[DATASET CONTENT]
[src/rtl/link_tx_arbiter.sv]
// link_tx_arbiter
//
// Transmit-side scheduler and serializer for a shared serial link. Up to N_CH
// requesters are arbitrated round-robin. Each grant sends a frame made of the
// requester index (ADDR_W bits) followed by its data word (DATA_W bits), MSB
// first. TX_LOAD marks frame bit 0 so the far-end deserializer can write, and
// TX_STOP marks every cycle that carries no frame bit. Consecutive frames are
// separated by GAP idle cycles.
//
// Ports:
//   CLK       in   link clock, all state on the rising edge
//   RST       in   asynchronous active-low reset
//   ENA       in   1 = new grants allowed; 0 = let the current frame finish, then stop
//   REQ       in   [N_CH] level request per channel, held until its ACK
//   DATA_IN   in   [N_CH*DATA_W] channel i data at [i*DATA_W +: DATA_W]
//   ACK       out  [N_CH] one-cycle pulse when a channel's data has been captured
//   TX_DATA   out  serial data, MSB first
//   TX_LOAD   out  high while TX_DATA carries frame bit 0
//   TX_STOP   out  high whenever no frame bit is on the line
//   BUSY      out  high from the grant edge until the gap after the frame ends
//   GRANT_ID  out  [ADDR_W] index of the last granted channel

module link_tx_arbiter #(
  parameter int unsigned N_CH   = 8,
  parameter int unsigned ADDR_W = 3,
  parameter int unsigned DATA_W = 16,
  parameter int unsigned GAP    = 2
) (
  input  logic                   CLK,
  input  logic                   RST,
  input  logic                   ENA,
  input  logic [N_CH-1:0]        REQ,
  input  logic [N_CH*DATA_W-1:0] DATA_IN,
  output logic [N_CH-1:0]        ACK,
  output logic                   TX_DATA,
  output logic                   TX_LOAD,
  output logic                   TX_STOP,
  output logic                   BUSY,
  output logic [ADDR_W-1:0]      GRANT_ID
);

  localparam int unsigned FL = ADDR_W + DATA_W;
  localparam int unsigned CW = $clog2(FL);
  localparam int unsigned GW = (GAP > 1) ? $clog2(GAP) : 1;

  typedef enum logic [1:0] {StIdle, StShift, StGap} state_e;

  state_e            state_q;
  logic [ADDR_W-1:0] ptr_q;
  // Frame bits still to be sent; the MSB goes straight onto TX_DATA at grant.
  logic [FL-2:0]     sr_q;
  // Index of the frame bit currently on TX_DATA.
  logic [CW-1:0]     cnt_q;
  logic [GW-1:0]     gap_q;

  // ---------------------------------------------------------------------------
  // Round-robin search: first set REQ bit at or above the pointer, wrapping.
  // ---------------------------------------------------------------------------
  logic              arb_hit;
  logic [ADDR_W-1:0] arb_idx;
  logic [DATA_W-1:0] arb_data;
  int unsigned       cand;

  always_comb begin
    arb_hit  = 1'b0;
    arb_idx  = '0;
    arb_data = '0;
    cand     = 0;
    for (int unsigned i = 0; i < N_CH; i++) begin
      cand = 32'(ptr_q) + i;
      if (cand >= N_CH) begin
        cand = cand - N_CH;
      end
      if (!arb_hit && (((REQ >> cand) & N_CH'(1)) != '0)) begin
        arb_hit  = 1'b1;
        arb_idx  = ADDR_W'(cand);
        arb_data = DATA_IN[cand*DATA_W +: DATA_W];
      end
    end
  end

  logic [FL-1:0]     frame;
  logic [ADDR_W-1:0] ptr_nxt;
  logic              grant_ok;
  logic              arb_point;

  assign frame    = {arb_idx, arb_data};
  assign ptr_nxt  = (32'(arb_idx) + 32'd1 >= N_CH) ? '0 : ADDR_W'(32'(arb_idx) + 32'd1);
  assign grant_ok = ENA && arb_hit;

  // Edges at which a new grant may be made: idle, end of the gap, or the end
  // of bit 0 when frames run back to back.
  assign arb_point = (state_q == StIdle) ||
                     ((state_q == StShift) && (cnt_q == '0) && (GAP == 0)) ||
                     ((state_q == StGap) && (gap_q == '0));

  // ---------------------------------------------------------------------------
  // Sequencer with registered outputs.
  // ---------------------------------------------------------------------------
  always_ff @(posedge CLK or negedge RST) begin
    if (!RST) begin
      state_q  <= StIdle;
      ptr_q    <= '0;
      sr_q     <= '0;
      cnt_q    <= '0;
      gap_q    <= '0;
      ACK      <= '0;
      TX_DATA  <= 1'b0;
      TX_LOAD  <= 1'b0;
      TX_STOP  <= 1'b1;
      BUSY     <= 1'b0;
      GRANT_ID <= '0;
    end else begin
      ACK <= '0;
      if (arb_point) begin
        if (grant_ok) begin
          state_q  <= StShift;
          sr_q     <= frame[FL-2:0];
          cnt_q    <= CW'(FL - 1);
          ptr_q    <= ptr_nxt;
          ACK      <= N_CH'(1) << arb_idx;
          GRANT_ID <= arb_idx;
          TX_DATA  <= frame[FL-1];
          TX_LOAD  <= 1'b0;
          TX_STOP  <= 1'b0;
          BUSY     <= 1'b1;
        end else begin
          state_q <= StIdle;
          TX_DATA <= 1'b0;
          TX_LOAD <= 1'b0;
          TX_STOP <= 1'b1;
          BUSY    <= 1'b0;
        end
      end else begin
        case (state_q)
          StShift: begin
            if (cnt_q != '0) begin
              TX_DATA <= sr_q[cnt_q - CW'(1)];
              // Raised on the edge that puts bit 0 on the line.
              TX_LOAD <= (cnt_q == CW'(1));
              cnt_q   <= cnt_q - CW'(1);
            end else begin
              // Only reached with GAP > 0; GAP == 0 re-arbitrates here instead.
              TX_DATA <= 1'b0;
              TX_LOAD <= 1'b0;
              TX_STOP <= 1'b1;
              gap_q   <= GW'(GAP - 1);
              state_q <= StGap;
            end
          end
          StGap: begin
            gap_q <= gap_q - GW'(1);
          end
          default: begin
          end
        endcase
      end
    end
  end

endmodule
[config.mk]
export PLATFORM = sky130hd
export DESIGN_NAME = link_tx_arbiter
export DESIGN_NICKNAME = d
export VERILOG_FILES = /design/src/rtl/link_tx_arbiter.sv
export SDC_FILE = /design/constraint.sdc
export NUM_CORES = 1
export LEC_CHECK = 0
export ABC_AREA = 1
export BUFFER_PORTS_ARGS = -buffer_cell sky130_fd_sc_hd__buf_2
export CAP_MARGIN = 20
export CORE_MARGIN = 2
export CORE_UTILIZATION = 35
export DETAILED_ROUTE_END_ITERATION = 10
export GPL_TIMING_DRIVEN = 0
export PLACE_DENSITY_LB_ADDON = 0.3
export SETUP_SLACK_MARGIN = 0.5
export SYNTH_ARGS = -nofsm -noshare
export SYNTH_HDL_FRONTEND = slang
export SYNTH_SLANG_ARGS = --single-unit
[constraint.sdc]
create_clock -name CLK -period 3.45 [get_ports CLK]
set_input_delay 0.5175 -clock CLK [delete_from_list [all_inputs] [get_ports CLK]]
set_output_delay 0.5175 -clock CLK [all_outputs]
set_load 0.1 [all_outputs]
==> results.cfg, run 1 <==
[clock_network]
clk_pin_slew_ns = 0.06
cts-root-buf = clkbuf_16
clock_latency_ns = 0.29
clock_sinks = 42
cts_tree = built
htreeDepth = 2
numCtsBuffers = 5
clock_path_buffers = 2

[logic_synthesis]
netlist.area_leader.share_pct = 29.4
syn_area_um2 = 8140
synth-seq-cells = 42
async_reset_ff_share_pct = 100
synth_warnings = 0
ys_seq_area_share_pct = 12.9
avgSynthCellArea_um2 = 5.23
synth_top_area_cell = nand2_1
synth_cell_types = 48
synth_edf_count = 0
synthTopCellsByArea = nand2_1 29%, o21ai_0 15%, dfrtp_1 13%
syn-num-nets = 1713
synth-main-ff-cell = dfrtp_1
syn_inst = 1556

[global_routing]
grt_usage_pct = 34.5
grt_pass1_wl_um = 63400
grt_max_degree = 43
antenna_found_initial = 0
grt.overflow.total = 0
grt_pass1_vias = 10551

[layout]
areaGrowthSynthToFinish_pct = 35.2
nets = 1933
multi_input_area_um2 = 6850
diodes = 0
fillers = 2445
drive_above_1_share_pct = 25.1
utilization_pct = 48.5
regArea_um2 = 1050

[die]
die_h_um = 157
rows = 55
dieArea_um2 = 24500
start_util_pct = 35.9
fp.dieW_um = 157
core-area_um2 = 22700
pin_count = 154

[timing]
hold_viol_final = 0
max_freq_mhz = 298
period_needed_ns = 3.35
max_slew_margin_pct = 34.8
setup_viol = 0
drv_slew = 0
fin_skew_ns = 0.00811
max_slew.worst_pin.slew_ns = 0.978
final.period_utilization_pct = 97.1
rsz0062_at_grt = yes
timing.final.ws_setup_ns = 0.0990

[critical_path]
cp_max_fo = 6
worstSetupPathType = register to register
cp.arrival_ns = 3.58
endpoint_kind = register
crit_required_ns = 3.67
start_kind = register

[detailed_routing]
wire_per_inst_um = 21.1
firstDrtPassIters = 6
drc = 0
viasPerCell = 5.60
ant_nets = 0
drt_iter0_markers = 1252
dr_total_vias = 11550
routed_wl_um = 43600

[place]
place.gp.congestion = 0.996
pre_cts_ws_ns = -0.678
portBuffers = 153
hpwl_um = 34200

[run]
drv_cap = 0

[worst_hold_path]
hold_path_class = input pin to async pin

[run_status]
status = finished, final reports clean
==> src/rtl/multibyte_add_seq.sv <==
// Byte-serial W-bit adder sequencer around an external 8-bit CLA slice.
// Ports: in_* operand handshake, add_* slice drive/capture, out_* result.
// Optional subtract mode: define SEQ_ADD_SUB_EN.
module multibyte_add_seq #(
  parameter int NBYTES = 4
) (
  input  logic                  clk,
  input  logic                  rst_n,
  input  logic                  in_valid,
  output logic                  in_ready,
  input  logic [8*NBYTES-1:0]   op_a,
  input  logic [8*NBYTES-1:0]   op_b,
  input  logic                  op_ci,
  input  logic                  op_sub,
  output logic [7:0]            add_a,
  output logic [7:0]            add_b,
  output logic                  add_ci,
  input  logic [7:0]            add_s,
  input  logic                  add_co,
  input  logic                  add_of,
  output logic                  out_valid,
  input  logic                  out_ready,
  output logic [8*NBYTES-1:0]   sum,
  output logic                  carry,
  output logic                  overflow,
  output logic                  busy
);

  localparam int W  = 8 * NBYTES;
  localparam int IW = $clog2(NBYTES);

  localparam logic [1:0] S_IDLE = 2'd0;
  localparam logic [1:0] S_RUN  = 2'd1;
  localparam logic [1:0] S_DONE = 2'd2;

  logic [1:0]    state_q, state_d;
  logic [IW-1:0] idx_q, idx_d;
  logic [W-1:0]  a_q, a_d;
  logic [W-1:0]  b_q, b_d;
  logic [W-1:0]  acc_q, acc_d;
  logic          cr_q, cr_d;
  logic [W-1:0]  sum_q, sum_d;
  logic          carry_q, carry_d;
  logic          ovf_q, ovf_d;
  logic          last;

  assign in_ready  = rst_n && (state_q == S_IDLE);
  assign out_valid = (state_q == S_DONE);
  assign busy      = (state_q == S_RUN) || (state_q == S_DONE);
  assign sum       = sum_q;
  assign carry     = carry_q;
  assign overflow  = ovf_q;
  assign last      = (idx_q == IW'(NBYTES - 1));

`ifndef SEQ_ADD_SUB_EN
  logic unused_sub;
  assign unused_sub = op_sub;
`endif

  always_comb begin
    add_a  = '0;
    add_b  = '0;
    add_ci = 1'b0;
    if (state_q == S_RUN) begin
      add_a  = a_q[8*idx_q +: 8];
      add_b  = b_q[8*idx_q +: 8];
      add_ci = cr_q;
    end
  end

  always_comb begin
    state_d = state_q;
    idx_d   = idx_q;
    a_d     = a_q;
    b_d     = b_q;
    acc_d   = acc_q;
    cr_d    = cr_q;
    sum_d   = sum_q;
    carry_d = carry_q;
    ovf_d   = ovf_q;
    unique case (state_q)
      S_IDLE: begin
        if (in_valid && in_ready) begin
          a_d     = op_a;
          b_d     = op_b;
          cr_d    = op_ci;
          idx_d   = '0;
          state_d = S_RUN;
`ifdef SEQ_ADD_SUB_EN
          // a - b = a + ~b + 1
          if (op_sub) begin
            b_d  = ~op_b;
            cr_d = 1'b1;
          end
`endif
        end
      end
      S_RUN: begin
        acc_d[8*idx_q +: 8] = add_s;
        cr_d = add_co;
        if (last) begin
          // Result registers update only on completion so the
          // previous result stays visible while a new add runs.
          sum_d   = acc_d;
          carry_d = add_co;
          ovf_d   = add_of;
          state_d = S_DONE;
        end else begin
          idx_d = idx_q + IW'(1);
        end
      end
      S_DONE: begin
        if (out_ready) state_d = S_IDLE;
      end
      default: state_d = S_IDLE;
    endcase
  end

  always_ff @(posedge clk or negedge rst_n) begin
    if (!rst_n) begin
      state_q <= S_IDLE;
      idx_q   <= '0;
      a_q     <= '0;
      b_q     <= '0;
      acc_q   <= '0;
      cr_q    <= 1'b0;
      sum_q   <= '0;
      carry_q <= 1'b0;
      ovf_q   <= 1'b0;
    end else begin
      state_q <= state_d;
      idx_q   <= idx_d;
      a_q     <= a_d;
      b_q     <= b_d;
      acc_q   <= acc_d;
      cr_q    <= cr_d;
      sum_q   <= sum_d;
      carry_q <= carry_d;
      ovf_q   <= ovf_d;
    end
  end

endmodule

==> config.mk <==
export PLATFORM = sky130hd
export DESIGN_NAME = multibyte_add_seq
export DESIGN_NICKNAME = d
export VERILOG_FILES = /design/src/rtl/multibyte_add_seq.sv
export SDC_FILE = /design/constraint.sdc
export NUM_CORES = 1
export LEC_CHECK = 0
export BUFFER_PORTS_ARGS = -buffer_cell sky130_fd_sc_hd__buf_2
export CAP_MARGIN = 20
export CORE_MARGIN = 4
export CORE_UTILIZATION = 39
export CTS_BUF_LIST = sky130_fd_sc_hd__clkbuf_8
export DETAILED_ROUTE_END_ITERATION = 16
export GPL_ROUTABILITY_DRIVEN = 0
export SETUP_SLACK_MARGIN = 0.05
export SYNTH_ARGS = -nofsm -noshare
export SYNTH_HDL_FRONTEND = slang
export SYNTH_SLANG_ARGS = --single-unit
==> constraint.sdc <==
create_clock -name clk -period 6.9 [get_ports clk]
set_input_delay 0.69 -clock clk [delete_from_list [all_inputs] [get_ports clk]]
set_output_delay 0.69 -clock clk [all_outputs]
set_load 0.01 [all_outputs]
# Yosys cells after proc, flatten, opt, wreduce, memory -nomap -nowiden
# Index checks and enable logic that the tools add are counted.
# W data, S select, Z words.
# word_totals
output_inout_bits	54
regBits	135
word_cells	45
inputBits	80
# op_classes
n_addsub	2
shifts	4
muxes	13
n_eq_ne	7
n_reduce_logical	10
# op_table
operator	n
$shiftx A32 B6 Y8	2
$neg A5 Y34	1
$shift A8 B34 Y32 const A	1
$shiftx A8 B34 Y32	1
$bwmux W32	1
$mux W8	2
$mux W2	5
$pmux W2 S3	1
$reduce_and A2 Y1	3
$reduce_and A3 Y1	2
$eq A2 B2 Y1 const B	2
$ne A2 B1 Y1 const B	2
$ne A2 B2 Y1 const B	2
$pmux W2 S2	1
$add A2 B1 Y2 const B	1
$eq A2 B1 Y1 const B	1
$logic_and A1 B1 Y1	2
$logic_not A2 Y1	1
$mux W1	2
$pmux W1 S2	1
$reduce_bool A2 Y1	1
$logic_or A1 B1 Y1	1

# Depth between registers and ports, before layout
# depth
word_depth	5
mapped_depth	9

# Worst setup path before layout
# OpenSTA, ideal clock, no wires.
# synth_timing
path_kind	register to register
from	register idx_q[1]
to	register sum_q[29], in the netlist sum[29]
setup_slack_ps	4547
stages_incl_launch_ff	9
t_required_ps	6823
arrival_time_ps	2276
path_cell_list	dfrtp_1 -> clkbuf_1 -> buf_2 -> inv_1 -> ha_1 -> nor4b_4 -> buf_2 -> a31oi_1 -> a21oi_1
# synth_between
elab_chain_len	3
elab_cells_between_ends	6
classes_between	add/sub (1); eq/ne (1); shift (2); mux (1); reduce/logical (1)
# synth_lines
element	line_no	rtl
start, declared	37	logic [IW-1:0] idx_q, idx_d;
start signal, assigned	132	idx_q <= idx_d;
$neg A5 Y34	99	acc_d[8*idx_q +: 8] = add_s;
$shiftx A8 B34 Y32 / $shift A8 B34 Y32 (equally long branches)	99	
$bwmux W32	99	
end signal, assigned	137	sum_q <= sum_d;
end, declared	42	logic [W-1:0] sum_q, sum_d;
# Several ways; a longest one is shown, not always the timed one.
# A chain may end at the register's enable or synchronous reset.

# Final worst setup path
# layout_timing
from	register idx_q[1]
to	register sum_q[21], in the netlist sum[21]
# The elaborated chain is that of the path after synthesis.
### config.mk
export PLATFORM = sky130hd
export DESIGN_NAME = tc_io_pinmux_ctrl
export DESIGN_NICKNAME = d
export VERILOG_FILES = /design/src/rtl/tc_io_pkg.sv /design/src/rtl/tc_io_pad_seq.sv /design/src/rtl/tc_io_pinmux_ctrl.sv
export SDC_FILE = /design/constraint.sdc
export NUM_CORES = 1
export LEC_CHECK = 0
export CAP_MARGIN = 10
export CORE_MARGIN = 10
export CORE_UTILIZATION = 25
export DETAILED_ROUTE_END_ITERATION = 8
export SYNTH_ARGS = -nofsm -noshare
export SYNTH_HDL_FRONTEND = slang
export SYNTH_SLANG_ARGS = --single-unit
### constraint.sdc
create_clock -name clk_i -period 3.9 [get_ports clk_i]
set_input_delay 1.17 -clock clk_i [delete_from_list [all_inputs] [get_ports clk_i]]
set_output_delay 1.17 -clock clk_i [all_outputs]
set_load 0.05 [all_outputs]
### src/rtl/tc_io_pkg.sv
// Shared types and constants for the IO pad multiplexer.
//   funcsel_t   - 2-bit function select; function 0 is GPIO
//   REG_*       - word addresses of the register port
//   pad_state_e - per-pad sequencer state
package tc_io_pkg;

    typedef logic [1:0] funcsel_t;

    localparam logic [1:0] REG_FUNCSEL = 2'd0;
    localparam logic [1:0] REG_BUSY    = 2'd1;
    localparam logic [1:0] REG_PADIN   = 2'd2;

    typedef enum logic {
        ACTIVE = 1'b0,
        TURN   = 1'b1
    } pad_state_e;

endpackage

### src/rtl/tc_io_pad_seq.sv
// One pad's function sequencer: current/requested function, high-Z turnaround
// counter and the output/input muxes.
//   clk_i, rst_n_i   - clock, async active-low reset
//   wr_i, wr_sel_i   - accepted FUNCSEL write carrying a legal field for this pad
//   fn_c2p_i/fn_oe_i - per-function output data / enable for this pad
//   sync_i           - synchronised pad input
//   fn_p2c_o         - pad input routed to the selected function only
//   pad_c2p_o/pad_c2p_en_o - pad drive data / enable
//   busy_o           - pad is in its turnaround window
//   sel_o            - requested function (software readback view)
module tc_io_pad_seq
    import tc_io_pkg::*;
#(
    parameter int unsigned NUM_FUNC = 4,
    parameter int unsigned TURN_CYC = 4
) (
    input  logic                clk_i,
    input  logic                rst_n_i,
    input  logic                wr_i,
    input  logic [1:0]          wr_sel_i,
    input  logic [NUM_FUNC-1:0] fn_c2p_i,
    input  logic [NUM_FUNC-1:0] fn_oe_i,
    input  logic                sync_i,
    output logic [NUM_FUNC-1:0] fn_p2c_o,
    output logic                pad_c2p_o,
    output logic                pad_c2p_en_o,
    output logic                busy_o,
    output logic [1:0]          sel_o
);

    localparam logic [7:0] TurnLoad = 8'(TURN_CYC);

    pad_state_e state_q, state_d;
    funcsel_t   cur_q, cur_d;
    funcsel_t   nxt_q, nxt_d;
    logic [7:0] cnt_q, cnt_d;

    always_comb begin
        state_d = state_q;
        cur_d   = cur_q;
        nxt_d   = nxt_q;
        cnt_d   = cnt_q;
        case (state_q)
            ACTIVE: begin
                if (wr_i && (wr_sel_i != cur_q)) begin
                    nxt_d   = wr_sel_i;
                    cnt_d   = TurnLoad;
                    state_d = TURN;
                end
            end
            TURN: begin
                // Any write while turning restarts the window, even one back to cur.
                if (wr_i) begin
                    nxt_d = wr_sel_i;
                    cnt_d = TurnLoad;
                end else if (cnt_q == 8'd1) begin
                    cur_d   = nxt_q;
                    state_d = ACTIVE;
                end else begin
                    cnt_d = cnt_q - 8'd1;
                end
            end
            default: state_d = ACTIVE;
        endcase
    end

    always_ff @(posedge clk_i or negedge rst_n_i) begin
        if (!rst_n_i) begin
            state_q <= ACTIVE;
            cur_q   <= '0;
            nxt_q   <= '0;
            cnt_q   <= '0;
        end else begin
            state_q <= state_d;
            cur_q   <= cur_d;
            nxt_q   <= nxt_d;
            cnt_q   <= cnt_d;
        end
    end

    // Drive and input routing only while ACTIVE; TURN forces high-Z and blocks p2c.
    always_comb begin
        pad_c2p_o    = 1'b0;
        pad_c2p_en_o = 1'b0;
        fn_p2c_o     = '0;
        if (state_q == ACTIVE) begin
            for (int unsigned f = 0; f < NUM_FUNC; f++) begin
                if (cur_q == 2'(f)) begin
                    pad_c2p_o    = fn_c2p_i[f];
                    pad_c2p_en_o = fn_oe_i[f];
                    fn_p2c_o[f]  = sync_i;
                end
            end
        end
    end

    assign busy_o = (state_q == TURN);
    assign sel_o  = nxt_q;

endmodule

[PROBLEM STATEMENT] Show every line above in which the word "function" occurs.

[ANSWER SPACE]
//   funcsel_t   - 2-bit function select; function 0 is GPIO
// One pad's function sequencer: current/requested function, high-Z turnaround
//   fn_c2p_i/fn_oe_i - per-function output data / enable for this pad
//   fn_p2c_o         - pad input routed to the selected function only
//   sel_o            - requested function (software readback view)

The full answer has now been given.